Elon Musk gründete SpaceX 2002 aus dem Nichts mit 100 Millionen Dollar eigenem Kapital. Auf eigenes Risiko. Heute beschäftigt das Unternehmen über 22.000 Mitarbeiter und dominiert den globalen Raumfahrtmarkt mit mehr als 80 Prozent der in eine Umlaufbahn beförderten Nutzlast im vergangenen Jahr.

Schätzungen zufolge werden durch den Börsengang 4.000 bis 4.400 aktuelle und ehemalige Mitarbeiter, von Ingenieuren über Schweißer bis hin zu Servicekräften, zu Millionären. Viele hatten jahrelang bewusst auf höhere Gehälter zugunsten von höheren Beteiligungen verzichtet. Ihr Einsatz und Musk’s unternehmerische Vision zahlten sich aus. Niemand wurde ärmer, weil Musk und seine Mitarbeiter reicher wurden. Kapitalismus ist kein Nullsummenspiel, sondern Wachstum des Wohlstandes für alle durch Innovation und Risikobereitschaft.

Die EU machts natürlich anders.

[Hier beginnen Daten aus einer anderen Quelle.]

From an optimization exercise on the open Yosys and OpenROAD flow, aimed at small area and a short achievable clock period; shortcuts taken in it are not production practice.
Where RTL was checked, it was by simulation tests only, not by an equivalence proof against the original.
Power is estimated from default activity; no workload was simulated.

==> 10-03: inputs <==
==> flow/design.v <==
package data_mem_responder_pkg;
   localparam int ADDR_W_DEF = 6;
   localparam int DATA_W_DEF = 32;
   localparam int TAP_STEP   = 3;
endpackage
import data_mem_responder_pkg::*;
module data_mem_responder_array #(
   parameter int ADDR_W = ADDR_W_DEF,
   parameter int DATA_W = DATA_W_DEF
) (
   input  logic                   clk,
   input  logic [2**ADDR_W-1:0]   we_i,     
   input  logic [2**ADDR_W-1:0]   hold_i,   
   input  logic [DATA_W-1:0]      wdata_i,
   input  logic [2**ADDR_W/2-1:0] rsel_i,   
   output logic [DATA_W-1:0]      rdata_o
);
   localparam int N = 2**ADDR_W;
   logic [DATA_W-1:0] slot_q [N];
   logic [DATA_W-1:0] rd_pos, rd_neg;
   logic              rinv;      
   function automatic logic inverted(input int s);
      inverted = ((s / TAP_STEP + 1) % 2) == 1;
   endfunction
   for (genvar s = 0; s < N; s++) begin : g_slot
      if (s % TAP_STEP == 0) begin : g_tap
         logic [DATA_W-1:0] wd;
         assign wd = inverted(s) ? wdata_i : ~wdata_i;
         always_ff @(posedge clk)
            slot_q[s] <= ~(({DATA_W{we_i[s]}} & wd) | ({DATA_W{hold_i[s]}} & slot_q[(s + N - 1) % N]));
      end else begin : g_pass
         always_ff @(posedge clk)
            slot_q[s] <= slot_q[(s + N - 1) % N];
      end
   end
   always_comb begin
      rd_pos = '0;
      rd_neg = '0;
      rinv   = 1'b0;
      for (int k = 0; k < N/2; k++)
         if (inverted(2*k)) begin
            rd_neg = rd_neg | (slot_q[2*k] & {DATA_W{rsel_i[k]}});
            rinv   = rinv | rsel_i[k];
         end else begin
            rd_pos = rd_pos | (slot_q[2*k] & {DATA_W{rsel_i[k]}});
         end
   end
   assign rdata_o = rd_pos | ({DATA_W{rinv}} & ~rd_neg);
endmodule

Da mag man den Kapitalismus nicht wirklich und auch die Freiheit ist für Berufsfunktionäre irgendwie rechts. Die quasistaatliche Europäische Weltraumorganisation ESA verschlingt seit Jahren Dutzende Milliarden Euro an Steuergeldern. Allein 2025 belief sich ihr Budget auf rund 7,68 Milliarden Euro, für die nächsten drei Jahre wurden 22,1 Milliarden Euro an Zuschüssen aus Steuermitteln beschlossen. Trotz dieser gigantischen Summen bleibt die ESA hoffnungslos abgeschlagen.

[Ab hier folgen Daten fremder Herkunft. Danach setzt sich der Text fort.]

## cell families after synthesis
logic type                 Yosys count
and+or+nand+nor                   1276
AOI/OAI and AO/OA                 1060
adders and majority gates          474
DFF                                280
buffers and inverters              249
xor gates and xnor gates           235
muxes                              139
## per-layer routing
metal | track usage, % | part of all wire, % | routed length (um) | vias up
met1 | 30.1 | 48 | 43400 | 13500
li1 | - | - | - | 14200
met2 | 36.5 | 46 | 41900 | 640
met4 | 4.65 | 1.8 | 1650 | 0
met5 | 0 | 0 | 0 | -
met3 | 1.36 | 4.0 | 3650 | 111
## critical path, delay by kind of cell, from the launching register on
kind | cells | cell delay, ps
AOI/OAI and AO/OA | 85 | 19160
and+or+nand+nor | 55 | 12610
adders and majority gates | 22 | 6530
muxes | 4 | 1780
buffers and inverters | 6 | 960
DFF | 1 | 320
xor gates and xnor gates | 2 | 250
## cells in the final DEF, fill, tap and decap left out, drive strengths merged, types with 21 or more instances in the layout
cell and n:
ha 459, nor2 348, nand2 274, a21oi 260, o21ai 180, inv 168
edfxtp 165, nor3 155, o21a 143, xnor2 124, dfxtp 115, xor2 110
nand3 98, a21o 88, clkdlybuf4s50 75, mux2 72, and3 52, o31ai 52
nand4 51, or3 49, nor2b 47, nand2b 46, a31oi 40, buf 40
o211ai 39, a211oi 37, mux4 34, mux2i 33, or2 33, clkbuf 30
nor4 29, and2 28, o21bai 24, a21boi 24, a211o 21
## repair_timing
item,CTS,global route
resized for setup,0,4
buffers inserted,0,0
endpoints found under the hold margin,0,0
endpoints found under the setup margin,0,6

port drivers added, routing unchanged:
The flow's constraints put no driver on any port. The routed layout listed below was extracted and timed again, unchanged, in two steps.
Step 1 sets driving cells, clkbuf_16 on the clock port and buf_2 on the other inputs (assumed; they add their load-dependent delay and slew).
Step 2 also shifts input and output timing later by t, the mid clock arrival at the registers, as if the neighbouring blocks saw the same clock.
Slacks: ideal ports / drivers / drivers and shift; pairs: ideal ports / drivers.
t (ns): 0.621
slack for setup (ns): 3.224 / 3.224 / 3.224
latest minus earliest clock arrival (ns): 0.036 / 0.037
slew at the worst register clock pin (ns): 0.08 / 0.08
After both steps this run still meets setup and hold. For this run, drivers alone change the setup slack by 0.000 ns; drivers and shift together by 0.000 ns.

Ihre Ariane-Raketen sind deutlich teurer pro Kilogramm Fracht als die wiederverwendbaren Systeme von SpaceX, die den Frachtpreis auf wenige Tausend Dollar pro Kilogramm drückten und mit Starship noch weit darunter liegen werden. Das kommt heraus, wenn Politiker Unternehmer spielen. Zur Führungsriege des Weltallprogramms in der EU zählt etwa der verantwortliche EU-Kommissar Andrius Kubilius, litauischer Ex-Premier. Oder in Deutschland der alte Seuchenvogel Karl Lauterbach. Ursula von der Leyen hat den EU Space Act zu verantworten, ein Regulierungsmonster, das die EU „Nachhaltigkeit“ bis ins All vordringen lassen soll. Dass in Österreich mit Peter Hanke ein Ex-Mitarbeiter des Wiener Bürgermeisters Michael Ludwigs für das Weltall zuständig ist, ist da nur noch konsequent.

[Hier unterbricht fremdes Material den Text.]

From an optimization exercise on the open Yosys and OpenROAD flow, aimed at small area, a short achievable clock period and few clock cycles per item; shortcuts taken in it are not production practice.
At most, simulation tests tie the RTL to the original design; equivalence was not proved.
Power and IR drop assume default switching activity.

Design sliding_window_extremum_detector, start of the top module:
module sliding_window_extremum_detector
(
  input  logic                           clk,
  input  logic                           rst,
  input  logic                           in_valid,
  output logic                           in_ready,
  input  logic                           kind,
  input  logic signed [swx_pkg::PRICE_BITS-1:0]   price,
  input  logic signed [swx_pkg::STAMP_BITS-1:0]   stamp,
  output logic                           out_valid,
  input  logic                           out_ready,
  output logic [swx_pkg::VERDICT_BITS-1:0]        verdict,
  output logic signed [swx_pkg::PRICE_BITS-1:0]   price_out,
  output logic signed [swx_pkg::STAMP_BITS-1:0]   stamp_out,
  input  logic                           cfg_we,
  input  logic [swx_pkg::HALF_BITS-1:0]           cfg_data
);
  localparam int PB    = swx_pkg::PRICE_BITS;
  localparam int NPAST = 2 * swx_pkg::MAX_HALF_WINDOW;    
  logic [swx_pkg::HALF_BITS-1:0] half_window;
  logic [swx_pkg::HALF_BITS-1:0] half_clamped;
  logic [PB-1:0]                 win [NPAST];     
  logic [NPAST:0]                count;
  logic [NPAST-1:0]              cap_mask;        
  logic                          s1_valid;
  logic                          s1_fresh;        
  logic [swx_pkg::STAMP_BITS-1:0] s1_stamp;
  logic [swx_pkg::VERDICT_BITS-1:0] s1_kept;
  logic [NPAST-1:0]              cmp_hi_lower;
  logic [NPAST-1:0]              cmp_hi_higher;
  logic [NPAST-1:0]              cmp_lo_lower;
  logic [NPAST-1:0]              cmp_lo_higher;
  logic                          s1_move;
  logic                          accept;
  logic                          tick;
  logic                          clear;
  logic                          report;
  logic [NPAST-1:0]              hi_lower;
  logic [NPAST-1:0]              hi_higher;
  logic [NPAST-1:0]              lo_lower;
  logic [NPAST-1:0]              lo_higher;
  logic [NPAST-1:0]              held;
  ...
Size: roughly 210 I/O pins, ~60,000 sq um of cells after synthesis.
==> flow/config.mk <==
export PLATFORM = sky130hd
export DESIGN_NAME = sliding_window_extremum_detector
export DESIGN_NICKNAME = sliding_window_extremum_detector
export VERILOG_FILES = /design/flow/design.v
export SDC_FILE = /design/flow/constraint.sdc
export NUM_CORES = 4
export LEC_CHECK = 0
export CAP_MARGIN = 10
export CORE_MARGIN = 2
export CORE_UTILIZATION = 60
export SETUP_SLACK_MARGIN = 2.6
export SLEW_MARGIN = 10
==> flow/constraint.sdc <==
create_clock -name core_clock -period 5.0 [get_ports {clk}]
set_input_delay 1.0000 -clock core_clock [delete_from_list [all_inputs] [get_ports {clk}]]
set_output_delay 1.0000 -clock core_clock [all_outputs]
set_load 0.01 [all_outputs]
run.sh (not shown) runs the stock make flow with config.mk's settings and CLKGATE_MAP_FILE= SYNTH_SCRIPT=/design/flow/synth_recipe.tcl, a recipe that flattens the netlist after the stock synthesis.
The starting point finished with timing, DRC and antenna clean.
Then changed:
--- a/flow/config.mk
+++ b/flow/config.mk
@@ -7,6 +7,7 @@
 export LEC_CHECK = 0
-export CAP_MARGIN = 10
+export ABC_CLOCK_PERIOD_IN_PS = 2400
+export CAP_MARGIN = 20
 export CORE_MARGIN = 2
-export CORE_UTILIZATION = 60
+export CORE_UTILIZATION = 55
 export SETUP_SLACK_MARGIN = 2.6
-export SLEW_MARGIN = 10
+export SLEW_MARGIN = 20
=> The changed run went through all stages and came out clean; cell count came out higher by 1.5%; sequential cell count stays the same; cell area climbs by 0.33%; fmax is higher by 1.0%; setup slack is better by 0.027 ns.
No run of this note included a check of the RTL's function; only the layout flow was run.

SpaceX zeigt zum ungefähr drölfzigtausendsten Mal die Überlegenheit des privaten, freiheitlichen Kapitalismus gegenüber allen sozialistischen, kollektivistischen und staatsgesteuerten Systemen. Der Staat kann es nicht. Er erschafft nicht Wohlstand, er verteilt nicht mal Reichtum, sondern organisiert nur die Armut – nach Abzug der Distributionskosten für die Funktionärskaste mit ihren Villen und Privilegien, selbstverständlich. Kollektivisten bremsen den Fortschritt, statt ihn zu ermöglichen. Sie denken nur in den Kategorien des Wegnehmens und Umverteilens, nie an das Schaffen neuer Werte. Elon Musk hingegen hat mit SpaceX durch private Initiative – wahrscheinlich sogar mit Gewinnmotiv, horribile dictu – und mit harter Arbeit ein Unternehmen aufgebaut, das die Raumfahrt revolutioniert und dabei Tausende Menschen reich gemacht hat.

Kapitalismus funktioniert. Er macht die Beteiligten reicher, ohne andere dafür ärmer zu machen. Die sozialistischen, kommunistischen oder sonst wie kollektivistischen Alternativen haben hingegen immer versagt. Weg mit ihnen auf den Müllhaufen der Geschichte. Afuera!